TASK BRIEF: Write out, as an exact transcription, the line that has "after floorplan: 0.666 / 1.12 / 0" and each line after it through the end of the data below.
[Opening MATERIAL FOR THIS TASK section]
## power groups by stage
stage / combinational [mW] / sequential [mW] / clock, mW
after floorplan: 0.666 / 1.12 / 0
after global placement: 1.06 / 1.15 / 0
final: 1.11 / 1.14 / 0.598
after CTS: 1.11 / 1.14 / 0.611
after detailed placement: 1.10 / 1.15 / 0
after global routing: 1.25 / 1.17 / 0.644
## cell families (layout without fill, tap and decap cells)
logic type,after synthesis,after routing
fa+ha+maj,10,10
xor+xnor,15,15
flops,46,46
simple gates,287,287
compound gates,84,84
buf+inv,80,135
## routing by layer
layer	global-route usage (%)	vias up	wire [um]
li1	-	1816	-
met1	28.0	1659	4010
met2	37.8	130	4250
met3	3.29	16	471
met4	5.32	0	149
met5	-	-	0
[Closing MATERIAL FOR THIS TASK section]
SOLUTION FOR THIS TASK:
after floorplan: 0.666 / 1.12 / 0
after global placement: 1.06 / 1.15 / 0
final: 1.11 / 1.14 / 0.598
after CTS: 1.11 / 1.14 / 0.611
after detailed placement: 1.10 / 1.15 / 0
after global routing: 1.25 / 1.17 / 0.644
## cell families (layout without fill, tap and decap cells)
logic type,after synthesis,after routing
fa+ha+maj,10,10
xor+xnor,15,15
flops,46,46
simple gates,287,287
compound gates,84,84
buf+inv,80,135
## routing by layer
layer	global-route usage (%)	vias up	wire [um]
li1	-	1816	-
met1	28.0	1659	4010
met2	37.8	130	4250
met3	3.29	16	471
met4	5.32	0	149
met5	-	-	0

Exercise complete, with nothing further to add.